Tersangka korupsi ijon proyek di Bekasi, HM Kunang. Foto: Antara
KPK Usut Korupsi Ade Kuswara lewat Sekretaris Camat hingga Direktur Perusahaan
M Sholahadhin Azhar • 14 January 2026 15:57
Jakarta: Komisi Pemberantasan Korupsi (KPK) memanggil seorang sekretaris camat hingga lima direktur perusahaan swasta. Mereka dipanggil sebagai saksi kasus dugaan korupsi yang melibatkan Bupati Bekasi nonaktif Ade Kuswara Kunang (ADK).
“Pemeriksaan bertempat di Gedung Merah Putih KPK atas nama ROH selaku Sekretaris Camat Kedung Waringin, AP selaku Direktur CV Mancur Berdikari, MAR selaku Direktur CV Lor Jaya, NAD selaku Direktur CV Singkil Berkah Anugerah, RUD selaku Direktur PT Tirta Jaya Mandiri, serta HD selaku Direktur CV Barok Konstruksi,” ujar juru bicara KPK Budi Prasetyo, dikutip dari Antara, Rabu, 14 Januari 2026.
Selain itu, Budi mengatakan KPK memanggil seorang wiraswasta berinisial NSY sebagai saksi kasus dugaan suap proyek di lingkungan Pemerintah Kabupaten Bekasi, Jawa Barat.
KPK melakukan operasi tangkap tangan (OTT) kesepuluh pada 2025 dan menangkap sepuluh orang di Kabupaten Bekasi, Jawa Barat pada 18 Desember 2025.
Pada 19 Desember 2025, KPK mengungkapkan sebanyak delapan dari sepuluh orang dibawa ke Gedung Merah Putih KPK, Jakarta, untuk diperiksa secara intensif. Dua dari delapan orang tersebut termasuk Ade Kuswara dan ayahnya, HM Kunang.

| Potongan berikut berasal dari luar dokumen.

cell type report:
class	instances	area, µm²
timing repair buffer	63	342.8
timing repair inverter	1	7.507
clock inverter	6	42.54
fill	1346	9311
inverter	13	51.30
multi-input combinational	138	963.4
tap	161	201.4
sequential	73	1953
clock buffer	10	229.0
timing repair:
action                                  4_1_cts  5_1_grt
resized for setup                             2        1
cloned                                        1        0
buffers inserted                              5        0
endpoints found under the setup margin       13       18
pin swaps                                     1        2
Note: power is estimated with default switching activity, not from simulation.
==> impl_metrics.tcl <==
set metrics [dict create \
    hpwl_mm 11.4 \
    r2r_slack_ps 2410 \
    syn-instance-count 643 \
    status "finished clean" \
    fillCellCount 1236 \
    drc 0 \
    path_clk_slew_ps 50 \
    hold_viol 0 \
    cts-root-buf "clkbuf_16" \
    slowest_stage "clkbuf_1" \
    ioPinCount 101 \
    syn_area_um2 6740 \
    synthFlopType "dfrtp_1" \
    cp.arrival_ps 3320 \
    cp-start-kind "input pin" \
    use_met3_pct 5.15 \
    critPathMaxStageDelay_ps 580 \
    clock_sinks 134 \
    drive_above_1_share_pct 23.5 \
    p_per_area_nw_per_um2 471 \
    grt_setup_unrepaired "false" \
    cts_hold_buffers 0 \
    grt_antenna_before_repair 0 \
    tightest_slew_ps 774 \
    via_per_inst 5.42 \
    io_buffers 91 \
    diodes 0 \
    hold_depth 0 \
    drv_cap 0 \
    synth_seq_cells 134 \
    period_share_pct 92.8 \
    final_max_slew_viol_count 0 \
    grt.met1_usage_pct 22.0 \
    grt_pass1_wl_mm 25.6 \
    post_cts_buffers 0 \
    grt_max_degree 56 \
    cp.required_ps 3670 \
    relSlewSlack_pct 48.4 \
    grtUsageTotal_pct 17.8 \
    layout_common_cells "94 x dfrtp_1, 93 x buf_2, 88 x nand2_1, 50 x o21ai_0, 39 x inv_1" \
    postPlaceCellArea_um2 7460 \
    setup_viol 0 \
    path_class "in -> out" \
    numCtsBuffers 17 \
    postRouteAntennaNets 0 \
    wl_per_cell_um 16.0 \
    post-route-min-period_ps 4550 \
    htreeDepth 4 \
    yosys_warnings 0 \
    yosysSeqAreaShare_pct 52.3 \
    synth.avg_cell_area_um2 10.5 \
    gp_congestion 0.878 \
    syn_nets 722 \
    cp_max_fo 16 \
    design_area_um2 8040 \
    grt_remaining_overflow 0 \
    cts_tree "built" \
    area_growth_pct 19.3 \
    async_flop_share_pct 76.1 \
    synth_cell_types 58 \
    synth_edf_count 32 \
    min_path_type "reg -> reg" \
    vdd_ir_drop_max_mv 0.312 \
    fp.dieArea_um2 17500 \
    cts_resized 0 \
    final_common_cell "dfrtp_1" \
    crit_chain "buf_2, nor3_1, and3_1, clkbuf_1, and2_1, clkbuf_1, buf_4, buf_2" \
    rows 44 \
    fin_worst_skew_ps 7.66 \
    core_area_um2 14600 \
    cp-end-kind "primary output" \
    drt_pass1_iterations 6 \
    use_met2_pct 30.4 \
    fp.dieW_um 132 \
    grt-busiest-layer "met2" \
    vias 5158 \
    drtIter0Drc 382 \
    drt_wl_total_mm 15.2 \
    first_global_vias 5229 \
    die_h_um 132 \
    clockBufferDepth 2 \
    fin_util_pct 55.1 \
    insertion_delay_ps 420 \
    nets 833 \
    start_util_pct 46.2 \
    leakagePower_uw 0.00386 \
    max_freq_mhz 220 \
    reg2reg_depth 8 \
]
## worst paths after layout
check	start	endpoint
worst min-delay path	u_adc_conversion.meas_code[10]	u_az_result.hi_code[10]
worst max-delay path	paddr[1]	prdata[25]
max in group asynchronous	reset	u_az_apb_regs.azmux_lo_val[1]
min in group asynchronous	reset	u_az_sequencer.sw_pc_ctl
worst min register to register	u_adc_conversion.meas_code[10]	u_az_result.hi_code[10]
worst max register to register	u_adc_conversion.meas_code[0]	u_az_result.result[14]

Pada tanggal yang sama, KPK mengumumkan menyita uang ratusan juta rupiah dalam kasus yang diduga terkait suap proyek di Kabupaten Bekasi.
Tersangka korupsi ijon proyek di Bekasi, HM Kunang. Foto: AntaraPada 20 Desember 2025, KPK mengumumkan Bupati Bekasi Ade Kuswara Kunang (ADK), ayah Bupati Bekasi sekaligus Kepala Desa Sukadami, Kecamatan Cikarang Selatan, Kabupaten Bekasi, HM Kunang (HMK), serta pihak swasta bernama Sarjan (SRJ) sebagai tersangka kasus dugaan suap tersebut.
KPK mengatakan Ade Kuswara dan HM Kunang merupakan tersangka dugaan penerima suap, sedangkan Sarjan sebagai tersangka dugaan pemberi suap.